[Listed records]:
↓↓↓

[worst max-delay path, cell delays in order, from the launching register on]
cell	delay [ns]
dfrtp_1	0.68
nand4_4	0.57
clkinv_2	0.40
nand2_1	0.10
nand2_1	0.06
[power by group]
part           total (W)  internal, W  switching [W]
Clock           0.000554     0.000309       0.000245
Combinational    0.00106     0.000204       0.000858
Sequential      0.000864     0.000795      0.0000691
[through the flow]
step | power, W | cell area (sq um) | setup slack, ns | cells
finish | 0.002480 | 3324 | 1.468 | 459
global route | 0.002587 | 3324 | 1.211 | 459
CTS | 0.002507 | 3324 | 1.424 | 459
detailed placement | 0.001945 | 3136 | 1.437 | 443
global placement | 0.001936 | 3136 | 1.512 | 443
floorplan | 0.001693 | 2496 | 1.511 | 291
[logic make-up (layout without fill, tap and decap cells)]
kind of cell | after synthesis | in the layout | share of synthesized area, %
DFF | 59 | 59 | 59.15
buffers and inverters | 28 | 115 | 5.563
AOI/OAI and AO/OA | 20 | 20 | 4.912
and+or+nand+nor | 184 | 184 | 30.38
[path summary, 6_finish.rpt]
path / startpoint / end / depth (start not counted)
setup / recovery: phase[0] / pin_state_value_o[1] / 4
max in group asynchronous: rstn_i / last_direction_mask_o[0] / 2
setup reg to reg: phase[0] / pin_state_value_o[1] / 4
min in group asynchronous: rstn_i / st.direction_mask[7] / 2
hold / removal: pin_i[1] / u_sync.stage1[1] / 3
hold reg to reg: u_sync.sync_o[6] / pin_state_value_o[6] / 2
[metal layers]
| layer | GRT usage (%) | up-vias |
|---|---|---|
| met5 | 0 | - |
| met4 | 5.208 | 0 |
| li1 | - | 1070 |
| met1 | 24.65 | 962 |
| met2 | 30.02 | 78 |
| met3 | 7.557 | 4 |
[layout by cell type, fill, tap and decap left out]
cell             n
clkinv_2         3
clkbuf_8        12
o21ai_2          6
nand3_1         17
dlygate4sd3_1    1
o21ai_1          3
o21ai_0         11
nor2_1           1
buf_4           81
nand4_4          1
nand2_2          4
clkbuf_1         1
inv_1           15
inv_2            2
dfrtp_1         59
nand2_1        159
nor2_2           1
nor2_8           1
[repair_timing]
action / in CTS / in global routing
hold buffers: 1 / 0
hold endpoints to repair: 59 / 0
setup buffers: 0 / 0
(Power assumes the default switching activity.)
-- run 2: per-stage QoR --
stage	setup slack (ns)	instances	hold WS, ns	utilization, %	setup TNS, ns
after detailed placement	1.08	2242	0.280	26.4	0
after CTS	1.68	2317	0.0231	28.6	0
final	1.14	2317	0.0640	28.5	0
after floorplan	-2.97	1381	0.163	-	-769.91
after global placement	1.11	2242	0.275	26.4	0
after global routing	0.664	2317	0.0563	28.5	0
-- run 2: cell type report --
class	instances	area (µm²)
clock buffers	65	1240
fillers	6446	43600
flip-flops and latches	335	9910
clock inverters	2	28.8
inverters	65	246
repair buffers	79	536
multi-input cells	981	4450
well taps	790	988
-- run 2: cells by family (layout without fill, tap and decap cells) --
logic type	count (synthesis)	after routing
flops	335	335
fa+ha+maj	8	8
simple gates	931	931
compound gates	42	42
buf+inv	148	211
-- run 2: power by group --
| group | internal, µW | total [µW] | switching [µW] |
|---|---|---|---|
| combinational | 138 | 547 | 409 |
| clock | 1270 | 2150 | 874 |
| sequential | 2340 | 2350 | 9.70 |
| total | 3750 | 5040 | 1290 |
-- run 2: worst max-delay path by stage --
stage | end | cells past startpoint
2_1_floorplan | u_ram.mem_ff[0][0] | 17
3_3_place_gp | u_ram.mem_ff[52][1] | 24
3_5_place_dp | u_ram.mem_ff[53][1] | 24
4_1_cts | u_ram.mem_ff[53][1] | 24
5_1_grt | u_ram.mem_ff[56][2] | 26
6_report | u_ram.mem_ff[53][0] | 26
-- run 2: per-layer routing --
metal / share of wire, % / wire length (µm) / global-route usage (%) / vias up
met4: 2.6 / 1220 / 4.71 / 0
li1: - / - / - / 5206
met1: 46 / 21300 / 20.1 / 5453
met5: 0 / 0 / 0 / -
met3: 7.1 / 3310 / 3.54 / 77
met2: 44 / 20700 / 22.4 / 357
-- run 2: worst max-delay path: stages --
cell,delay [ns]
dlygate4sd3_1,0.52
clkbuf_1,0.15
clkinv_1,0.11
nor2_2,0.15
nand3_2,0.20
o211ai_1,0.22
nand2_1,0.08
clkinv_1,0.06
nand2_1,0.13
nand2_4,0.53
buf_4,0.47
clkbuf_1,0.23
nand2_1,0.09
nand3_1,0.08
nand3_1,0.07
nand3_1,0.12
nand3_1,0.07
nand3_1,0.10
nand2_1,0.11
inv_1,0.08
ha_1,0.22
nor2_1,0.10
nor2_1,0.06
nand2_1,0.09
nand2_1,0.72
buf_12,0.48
## config.mk

```make
export PLATFORM = sky130hd
export DESIGN_NAME = elevator_mode_supervisor
export DESIGN_NICKNAME = d
export VERILOG_FILES = /design/src/include/elevator_pkg.sv /design/src/logic/elevator_mode_supervisor.sv /design/src/logic/timeout_timer.sv
export VERILOG_INCLUDE_DIRS = /design/src /design/src/include
export SDC_FILE = /design/constraint.sdc
export NUM_CORES = 1
export LEC_CHECK = 0
export ABC_CLOCK_PERIOD_IN_PS = 3400
export BUFFER_PORTS_ARGS = -buffer_cell sky130_fd_sc_hd__buf_2
export CORE_ASPECT_RATIO = 0.7
export CORE_UTILIZATION = 30
export CTS_CLUSTER_DIAMETER = 200
export DETAILED_ROUTE_END_ITERATION = 10
export SLEW_MARGIN = 20
export SYNTH_ARGS = -nofsm -noshare
export SYNTH_HDL_FRONTEND = slang
export SYNTH_SLANG_ARGS = --single-unit
```

## constraint.sdc

```tcl
create_clock -name clk_sys -period 3.4 [get_ports clk_sys]
set_input_delay 0.85 -clock clk_sys [delete_from_list [all_inputs] [get_ports clk_sys]]
set_output_delay 0.85 -clock clk_sys [all_outputs]
set_load 0.01 [all_outputs]
```

## src/include/elevator_regs.svh

```systemverilog
// Widths, reset values and timing counts of the elevator mode supervisor.
`ifndef ELEVATOR_REGS_SVH
`define ELEVATOR_REGS_SVH

`define FLOOR_W        5
`define FLOORS         32
`define COST_W         6
`define CAR_IDX_W      3
`define MAX_CARS       8
`define STATE_W        10

`define CLK_PERIOD_NS  10
`define TICK_NS        1000000
`define TICK_CYCLES    (`TICK_NS / `CLK_PERIOD_NS)
`define TICK_W         17
`define TICKS_PER_S    1000
`define IDLE_MIN       15
`define IDLE_TICKS     (`IDLE_MIN * 60 * `TICKS_PER_S)
`define PARK_S         10
`define PARK_TICKS     (`PARK_S * `TICKS_PER_S)
`define TMR_W          20

`define FIRE_MODE_HALT 1'b1
`define LIGHT_RST      1'b1
`define DISPLAY_RST    1'b1

`endif

```

## src/include/elevator_pkg.sv

```systemverilog
// Types shared by the elevator mode supervisor and its timers.
`include "elevator_regs.svh"

package elevator_pkg;

  typedef enum logic [`STATE_W-1:0] {
    NORMAL      = 10'h001,
    RESCUE      = 10'h002,
    PARK_RUN    = 10'h004,
    PARKED      = 10'h008,
    FIRE_STOP   = 10'h010,
    FIRE_RET    = 10'h020,
    FIRE_HOLD   = 10'h040,
    FIRE_CLOSE  = 10'h080,
    FIRE_RUN    = 10'h100,
    FIRE_ARRIVE = 10'h200
  } mode_t;

  // Everything arriving from the car, landings and the peer controller.
  typedef struct packed {
    logic                fire_sw;
    logic                fire_mode;
    logic                park_key;
    logic                inspection;
    logic                moving;
    logic                dir_up;
    logic                at_level;
    logic                door_closed;
    logic                door_open_full;
    logic                open_btn;
    logic                close_btn;
    logic                fault_stop;
    logic                safety_ok;
    logic                inv_ok;
    logic                car_btn;
    logic                landing_btn;
    logic                peer_idle;
    logic [`FLOOR_W-1:0] car_floor;
    logic [`FLOOR_W-1:0] car_btn_floor;
    logic [`FLOOR_W-1:0] landing_btn_floor;
    logic [`COST_W-1:0]  peer_cost;
  } pins_t;

  typedef struct packed {
    logic [`TMR_W-1:0] cnt;
    logic              expired;
  } timer_t;

  function automatic logic in_fire(input mode_t m);
    in_fire = (m == FIRE_STOP) || (m == FIRE_RET) || (m == FIRE_HOLD) ||
              (m == FIRE_CLOSE) || (m == FIRE_RUN) || (m == FIRE_ARRIVE);
  endfunction : in_fire

endpackage : elevator_pkg

```

## src/logic/elevator_mode_supervisor.sv

```systemverilog
// Supervisory modes of the elevator controller: light, fire, rescue, parking.
// Operation
// - Car light goes off after 15 idle minutes, back on at any call.
// - Fire switch enters fire mode, cancels all calls, returns to fire floor.
// - Back at fire floor door held open; fire linkage only after return.
// - Travelling away: stop at nearest floor, door shut, then go.
// - Fire mode 1 halts all movement once at the fire floor.
// - Fire mode 0 ignores landing calls and holds door open at fire floor.
// - Close button released early reopens the door, no run.
// - At destination door opens only while open button held to full.
// - Fire mode 0 accepts one destination per run.
// - Fault outside landing zone: crawl toward middle to level, open door.
// - Rescue crawl only with safety circuit and inverter healthy.
// - Key lock enters parking: no landing calls, serve car calls, go park.
// - At park floor show parking indication, ignore all calls.
// - Ten seconds after parking close door, light and displays off.
// - Parked: car button or door button turns the light on.
// - Parking under inspection skips car call runs and auto return, keeps the rest.
// - Stays working while parked, normal as soon as key opens.
// - Duplex: each landing call costed by both, answered by one.
// - Duplex both idle: lead car goes to waiting floor, other stays.
// - Group control of up to 8 cars.
`timescale 1ns/1ps
`include "elevator_regs.svh"

module elevator_mode_supervisor #(
  parameter int TICK_CYCLES = `TICK_CYCLES,
  parameter int IDLE_TICKS  = `IDLE_TICKS,
  parameter int PARK_TICKS  = `PARK_TICKS
) (
  input  wire logic                  clk_sys,
  input  wire logic                  rst,
  input  wire logic                  ce,
  input  wire logic                  fire_sw,
  input  wire logic                  fire_mode,
  input  wire logic                  park_key,
  input  wire logic                  inspection,
  input  wire logic                  moving,
  input  wire logic                  dir_up,
  input  wire logic                  at_level,
  input  wire logic                  door_closed,
  input  wire logic                  door_open_full,
  input  wire logic                  open_btn,
  input  wire logic                  close_btn,
  input  wire logic                  fault_stop,
  input  wire logic                  safety_ok,
  input  wire logic                  inv_ok,
  input  wire logic                  car_btn,
  input  wire logic [`FLOOR_W-1:0]   car_btn_floor,
  input  wire logic                  landing_btn,
  input  wire logic [`FLOOR_W-1:0]   landing_btn_floor,
  input  wire logic [`FLOOR_W-1:0]   car_floor,
  input  wire logic                  peer_idle,
  input  wire logic [`COST_W-1:0]    peer_cost,
  input  wire logic [`FLOOR_W-1:0]   fire_floor,
  input  wire logic [`FLOOR_W-1:0]   park_floor,
  input  wire logic [`FLOOR_W-1:0]   wait_floor,
  input  wire logic [`FLOOR_W-1:0]   middle_floor,
  input  wire logic                  duplex_en,
  input  wire logic                  duplex_lead,
  input  wire logic                  group_en,
  input  wire logic [`CAR_IDX_W-1:0] car_index,
  input  wire logic [`MAX_CARS-1:0]  group_assign,
  output logic [`FLOOR_W-1:0]        target_floor,
  output logic                       run_req,
  output logic                       stop_next,
  output logic                       crawl_en,
  output logic                       crawl_up,
  output logic                       door_open_cmd,
  output logic                       door_close_cmd,
  output logic                       fire_link,
  output logic                       parking_ind,
  output logic                       display_on,
  output logic                       car_light,
  output logic                       cancel_calls,
  output logic                       landing_accept,
  output logic [`FLOORS-1:0]         car_calls,
  output logic [`FLOORS-1:0]         landing_calls,
  output logic [`COST_W-1:0]         my_cost,
  output logic                       car_idle,
  output logic                       normal_mode
);

  typedef struct packed {
    elevator_pkg::pins_t  s1;
    elevator_pkg::pins_t  s2;
    elevator_pkg::pins_t  p;
    elevator_pkg::mode_t  mode;
    logic [`TICK_W-1:0]   tick_cnt;
    logic [`FLOORS-1:0]   car_calls;
    logic [`FLOORS-1:0]   landing_calls;
    logic                 dest_valid;
    logic [`FLOOR_W-1:0]  dest;
    logic [`FLOOR_W-1:0]  target;
    logic                 run_req;
    logic                 stop_next;
    logic                 crawl_en;
    logic                 crawl_up;
    logic                 door_open;
    logic                 door_close;
    logic                 fire_link;
    logic                 parking_ind;
    logic                 display_on;
    logic                 car_light;
    logic                 cancel_calls;
    logic                 landing_accept;
    logic [`COST_W-1:0]   my_cost;
    logic                 car_idle;
  } state_t;

  state_t q, d;
  elevator_pkg::pins_t pins;
  elevator_pkg::pins_t s;
  elevator_pkg::pins_t p;

  logic tick, idle_exp, park_exp, idle_restart, park_restart;
  logic car_press, land_press, door_press, stopped, away, rescue_go;
  logic land_ok, any_car;
  logic [`FLOOR_W-1:0] first_car;

  assign pins = '{fire_sw, fire_mode, park_key, inspection, moving, dir_up,
                  at_level, door_closed, door_open_full, open_btn, close_btn,
                  fault_stop, safety_ok, inv_ok, car_btn, landing_btn,
                  peer_idle, car_floor, car_btn_floor, landing_btn_floor,
                  peer_cost};

  function automatic logic [`FLOOR_W-1:0] lowest(input logic [`FLOORS-1:0] v);
    lowest = '0;
    for (int i = `FLOORS - 1; i >= 0; i--) begin
      if (v[i]) begin
        lowest = `FLOOR_W'(i);
      end
    end
  endfunction : lowest

  ////////////////////////////////////////////////////////////////////////////
  // Time base and timeouts.

  assign tick = (q.tick_cnt == `TICK_W'(TICK_CYCLES - 1));

  timeout_timer #(.LIMIT(IDLE_TICKS)) u_idle_timer (
    .clk_sys (clk_sys),
    .rst     (rst),
    .ce      (ce),
    .tick    (tick),
    .restart (idle_restart),
    .expired (idle_exp)
  );

  timeout_timer #(.LIMIT(PARK_TICKS)) u_park_timer (
    .clk_sys (clk_sys),
    .rst     (rst),
    .ce      (ce),
    .tick    (tick),
    .restart (park_restart),
    .expired (park_exp)
  );

  ////////////////////////////////////////////////////////////////////////////
  // Mode logic. Pins are read only after the second synchroniser stage.

  assign s          = q.s2;
  assign p          = q.p;
  assign car_press  = s.car_btn & ~p.car_btn;
  assign land_press = s.landing_btn & ~p.landing_btn;
  assign door_press = (s.open_btn & ~p.open_btn) | (s.close_btn & ~p.close_btn);
  assign stopped    = s.at_level & ~s.moving;
  assign away       = s.moving & (s.dir_up ? (fire_floor < s.car_floor)
                                           : (fire_floor > s.car_floor));
  assign rescue_go  = s.fault_stop & ~s.at_level;
  assign any_car    = |q.car_calls;
  assign first_car  = lowest(q.car_calls);
  // Group assignment wins over duplex costing; a cost tie goes to the lead.
  assign land_ok    = group_en ? group_assign[car_index] :
                      duplex_en ? ((q.my_cost < s.peer_cost) ||
                                   ((q.my_cost == s.peer_cost) && duplex_lead))
                                : 1'b1;
  // Any call or movement keeps the light timer fresh.
  assign idle_restart = car_press | land_press | door_press | s.moving |
                        (q.mode != elevator_pkg::NORMAL);
  assign park_restart = ((q.mode == elevator_pkg::PARK_RUN) &&
                         (d.mode == elevator_pkg::PARKED)) ||
                        ((q.mode == elevator_pkg::PARKED) &&
                         (car_press || door_press));

  always_comb begin
    d                = q;
    d.s1             = pins;
    d.s2             = q.s1;
    d.p              = q.s2;
    d.tick_cnt       = tick ? '0 : q.tick_cnt + `TICK_W'(1);
    d.my_cost        = `COST_W'((s.car_floor > s.landing_btn_floor) ?
                                (s.car_floor - s.landing_btn_floor) :
                                (s.landing_btn_floor - s.car_floor)) +
                       `COST_W'(s.moving);
    d.car_idle       = ~any_car & ~(|q.landing_calls) & ~s.moving;
    d.run_req        = 1'b0;
    d.stop_next      = 1'b0;
    d.crawl_en       = 1'b0;
    d.crawl_up       = 1'b0;
    d.door_open      = 1'b0;
    d.door_close     = 1'b0;
    d.parking_ind    = 1'b0;
    d.display_on     = 1'b1;
    d.cancel_calls   = 1'b0;
    d.landing_accept = 1'b0;
    d.car_light      = ~idle_exp | car_press | land_press;
    if (s.fire_sw && !elevator_pkg::in_fire(q.mode)) begin
      d.cancel_calls  = 1'b1;
      d.car_calls     = '0;
      d.landing_calls = '0;
      d.dest_valid    = 1'b0;
      d.fire_link     = 1'b0;
      d.mode = away ? elevator_pkg::FIRE_STOP : elevator_pkg::FIRE_RET;
    end else if (!s.fire_sw && elevator_pkg::in_fire(q.mode)) begin
      d.mode       = elevator_pkg::NORMAL;
      d.fire_link  = 1'b0;
      d.dest_valid = 1'b0;
    end else begin
      unique case (q.mode)
        elevator_pkg::NORMAL: begin
          if (stopped) begin
            d.car_calls[s.car_floor]     = 1'b0;
            d.landing_calls[s.car_floor] = 1'b0;
          end
          // Registration after clearing: a press at the served floor stays.
          if (car_press) begin
            d.car_calls[s.car_btn_floor] = 1'b1;
          end
          if (land_press && land_ok) begin
            d.landing_calls[s.landing_btn_floor] = 1'b1;
            d.landing_accept = 1'b1;
          end
          // The request holds while the car travels, or the drive would stop.
          if (duplex_en && duplex_lead && s.peer_idle &&
              (q.car_idle || (q.run_req && !any_car && !(|q.landing_calls))) &&
              (s.car_floor != wait_floor)) begin
            d.run_req = 1'b1;
            d.target  = wait_floor;
          end
          if (rescue_go) begin
            d.mode = elevator_pkg::RESCUE;
          end else if (s.park_key) begin
            d.mode = elevator_pkg::PARK_RUN;
          end
        end
        elevator_pkg::RESCUE: begin
          if (s.at_level) begin
            d.door_open = 1'b1;
          end else begin
            d.crawl_en = s.safety_ok & s.inv_ok;
            d.crawl_up = s.car_floor < middle_floor;
          end
          if (!s.fault_stop) begin
            d.mode = elevator_pkg::NORMAL;
          end
        end
        elevator_pkg::PARK_RUN: begin
          if (stopped) begin
            d.car_calls[s.car_floor] = 1'b0;
          end
          if (car_press) begin
            d.car_calls[s.car_btn_floor] = 1'b1;
          end
          d.target  = any_car ? first_car : park_floor;
          d.run_req = ~s.inspection &
                      (any_car | (s.car_floor != park_floor));
          if (!s.park_key) begin
            d.mode = elevator_pkg::NORMAL;
          end else if (!any_car && stopped && (s.car_floor == park_floor)) begin
            d.mode = elevator_pkg::PARKED;
          end
        end
        elevator_pkg::PARKED: begin
          d.parking_ind = 1'b1;
          d.display_on  = ~park_exp;
          d.car_light   = ~park_exp | car_press | door_press;
          d.door_open   = ~park_exp;
          d.door_close  = park_exp;
          if (!s.park_key) begin
            d.mode = elevator_pkg::NORMAL;
          end
        end
        elevator_pkg::FIRE_STOP: begin
          d.stop_next  = 1'b1;
          d.door_close = 1'b1;
          if (stopped) begin
            d.mode = elevator_pkg::FIRE_RET;
          end
        end
        elevator_pkg::FIRE_RET: begin
          d.target     = fire_floor;
          d.run_req    = 1'b1;
          d.door_close = 1'b1;
          if (stopped && (s.car_floor == fire_floor)) begin
            d.mode      = elevator_pkg::FIRE_HOLD;
            d.fire_link = 1'b1;
          end
        end
        elevator_pkg::FIRE_HOLD: begin
          d.door_open = 1'b1;
          if (s.fire_mode != `FIRE_MODE_HALT) begin
            if (car_press && !q.dest_valid) begin
              d.dest_valid = 1'b1;
              d.dest       = s.car_btn_floor;
            end
            if (q.dest_valid && s.close_btn) begin
              d.mode = elevator_pkg::FIRE_CLOSE;
            end
          end
        end
        elevator_pkg::FIRE_CLOSE: begin
          d.door_close = 1'b1;
          if (s.door_closed) begin
            d.mode = elevator_pkg::FIRE_RUN;
          end else if (!s.close_btn) begin
            d.mode = elevator_pkg::FIRE_HOLD;
          end
        end
        elevator_pkg::FIRE_RUN: begin
          d.target     = q.dest;
          d.run_req    = 1'b1;
          d.door_close = 1'b1;
          if (stopped && (s.car_floor == q.dest)) begin
            d.mode       = elevator_pkg::FIRE_ARRIVE;
            d.dest_valid = 1'b0;
          end
        end
        elevator_pkg::FIRE_ARRIVE: begin
          d.door_open  = s.open_btn;
          d.door_close = ~s.open_btn;
          if (car_press && !q.dest_valid) begin
            d.dest_valid = 1'b1;
            d.dest       = s.car_btn_floor;
          end
          if (s.open_btn && s.door_open_full) begin
            d.mode = elevator_pkg::FIRE_HOLD;
          end else if (q.dest_valid && s.close_btn && s.door_closed) begin
            d.mode = elevator_pkg::FIRE_CLOSE;
          end
        end
      endcase
    end
  end

  always_ff @(posedge clk_sys) begin
    if (rst) begin
      q            <= '0;
      q.mode       <= elevator_pkg::NORMAL;
      q.car_light  <= `LIGHT_RST;
      q.display_on <= `DISPLAY_RST;
    end else if (ce) begin
      q <= d;
    end
  end

  assign target_floor   = q.target;
  assign run_req        = q.run_req;
  assign stop_next      = q.stop_next;
  assign crawl_en       = q.crawl_en;
  assign crawl_up       = q.crawl_up;
  assign door_open_cmd  = q.door_open;
  assign door_close_cmd = q.door_close;
  assign fire_link      = q.fire_link;
  assign parking_ind    = q.parking_ind;
  assign display_on     = q.display_on;
  assign car_light      = q.car_light;
  assign cancel_calls   = q.cancel_calls;
  assign landing_accept = q.landing_accept;
  assign car_calls      = q.car_calls;
  assign landing_calls  = q.landing_calls;
  assign my_cost        = q.my_cost;
  assign car_idle       = q.car_idle;
  assign normal_mode    = (q.mode == elevator_pkg::NORMAL);
endmodule : elevator_mode_supervisor

```

## src/logic/timeout_timer.sv

```systemverilog
// Restartable timeout counted in ticks of the shared time base.
`timescale 1ns/1ps
`include "elevator_regs.svh"

module timeout_timer #(
  parameter int LIMIT = 1000
) (
  input  wire logic clk_sys,
  input  wire logic rst,
  input  wire logic ce,
  input  wire logic tick,
  input  wire logic restart,
  output logic      expired
);

  elevator_pkg::timer_t q, d;

  always_comb begin
    d = q;
    if (restart) begin
      d.cnt     = '0;
      d.expired = 1'b0;
    end else if (tick && !q.expired) begin
      if (q.cnt == `TMR_W'(LIMIT - 1)) begin
        d.expired = 1'b1;
      end else begin
        d.cnt = q.cnt + `TMR_W'(1);
      end
    end
  end

  always_ff @(posedge clk_sys) begin
    if (rst) begin
      q <= '0;
    end else if (ce) begin
      q <= d;
    end
  end

  assign expired = q.expired;

endmodule : timeout_timer

```

==> results.md <==
- # hold bufs at CTS: 0
- Clock Path Buffers: 3
- Die height: 177 um
- Layout cells sized above 1: 17.7%
- Setup TNS: 0 ns
- Final HPWL DP: 32.2 mm
- Layout Area Growth over Synthesis: 14.8%
- Pre-CTS setup slack: 0.137 ns
- Commonest cells in the netlist: dfxtp_1, nor2_1, nand3_1
- Placed Area: 14100 um^2
- Sequential share of the synthesized area: 36.9%
- Primary FF master, synth: dfxtp_1
- Syn_nets: 1709
- RePlAce Congestion: 0.951
- Iter 0 DRT Violations: 1088
- Worst reg-to-reg setup slack: 0.19 ns
- RSZ-0062 raised after global routing: true
- CTS tree: done
- Worst min-delay path class: reg2reg
- Overall global routing resource usage: 18.6%
- Num rows: 63
- Yosys reg bits: 243
- Chip width: 252 um
- Async S/R FF share, synth: 0%
- Initial Util: 30.8%
- Clock root cell: clkbuf_16
- Top-count cell post-synth: dfxtp_1
- Status: finished clean
- Finish-stage setup viols: 0
- # IOs: 164
- Clock skew: 0.0290 ns
- Post-route cell area: 15100 um^2
- WL per Instance: 18.7 um
- Post-synth top area cell: dfxtp_1
- Crit. End Element: register
- Slew Viols, Final: 0
- Final Non-Filler Cells: 2285
- Antenna-violating nets left: 0
- Critical path required time: 3.87 ns
- Final wirelength: 42.8 mm
- Nets: 1783
- H-tree depth: 1
- Total power: 6.89 mW
- Vias in the first global route: 11300
- Crit path time final: 3.21 ns
- Least-Margin Pin Slew: 0.856 ns
- Drt drc: 0
- CTS sink count: 243
- Vias per cell: 5.27
- Worst-Skew Late Latency: 0.56 ns
- Vias: 12000
- P per Cell Area: 455 nW/um^2
- Largest net degree at the start of global routing: 71
- EDFF count, synth: 0
- Synthesis warning total: 0
- First-pass GRT wire length: 65.4 mm
- Share of the synthesized area in the top cell type: 36.9%
- Antenna violations before repair: 8
- Fmax: 312 MHz
- Setup ws final: 0.195 ns
- Hold_ws: 0.476 ns
- CTS buffer count: 28
- Max transition margin: 42.9%
- VDD IR max: 0.303 mV
- Cell variety after synth: 88
- Data arrival time of the critical path: 3.67 ns
- Synth area leaders: dfxtp_1, mux2i_1, nor2_1
- Die area: 44800 um^2
- Synth Instances: 1600
- Max_cap viols: 0
- PortBufs: 163
- Core area: 42800 um^2
- Worst-path fanout max: 5
- Placed insts: 2228
- Grt ovf: 0
- Post-Syn Area: 13200 um^2
- Clk slew on worst S/H paths: 0.07 ns
- Crit path launch type: register
- First-pass DRT Iterations: 5
- Post-Syn Area per Cell: 8.23 um^2
- Fin crit share: 94.3%
- Crit path kind: reg2reg
- Leak: 5.92 nW
- Finished Core Util: 35.3%
- Final Hold Fails: 0
power by group:
part / switching, mW / total (mW) / internal, mW
Combinational: 0.433 / 0.699 / 0.266
Sequential: 0.0614 / 2.97 / 2.91
Clock: 1.26 / 3.22 / 1.96
**config.mk**
```make
export PLATFORM = sky130hd
export DESIGN_NAME = sram_host
export DESIGN_NICKNAME = d
export VERILOG_FILES = /design/src/rtl/sram_host_pkg.sv /design/src/rtl/sram_host.sv
export SDC_FILE = /design/constraint.sdc
export NUM_CORES = 1
export LEC_CHECK = 0
export BUFFER_PORTS_ARGS = -buffer_cell sky130_fd_sc_hd__buf_2
export CAP_MARGIN = 20
export CORE_ASPECT_RATIO = 1.1
export CORE_MARGIN = 2
export CORE_UTILIZATION = 55
export CTS_CLUSTER_DIAMETER = 80
export DETAILED_ROUTE_END_ITERATION = 6
export PLACE_DENSITY = 0.81
export SLEW_MARGIN = 30
export SYNTH_ARGS = -nofsm -noshare
export SYNTH_HDL_FRONTEND = slang
export SYNTH_SLANG_ARGS = --single-unit
```
**constraint.sdc**
```tcl
create_clock -name REF_CLK -period 2.5 [get_ports REF_CLK]
set_input_delay 0.375 -clock REF_CLK [delete_from_list [all_inputs] [get_ports REF_CLK]]
set_output_delay 0.375 -clock REF_CLK [all_outputs]
set_load 0.05 [all_outputs]
```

↑↑↑

[Your assignment]:
Search the data for the word "phase" and copy each line where it appears.

[Response]:
setup / recovery: phase[0] / pin_state_value_o[1] / 4
setup reg to reg: phase[0] / pin_state_value_o[1] / 4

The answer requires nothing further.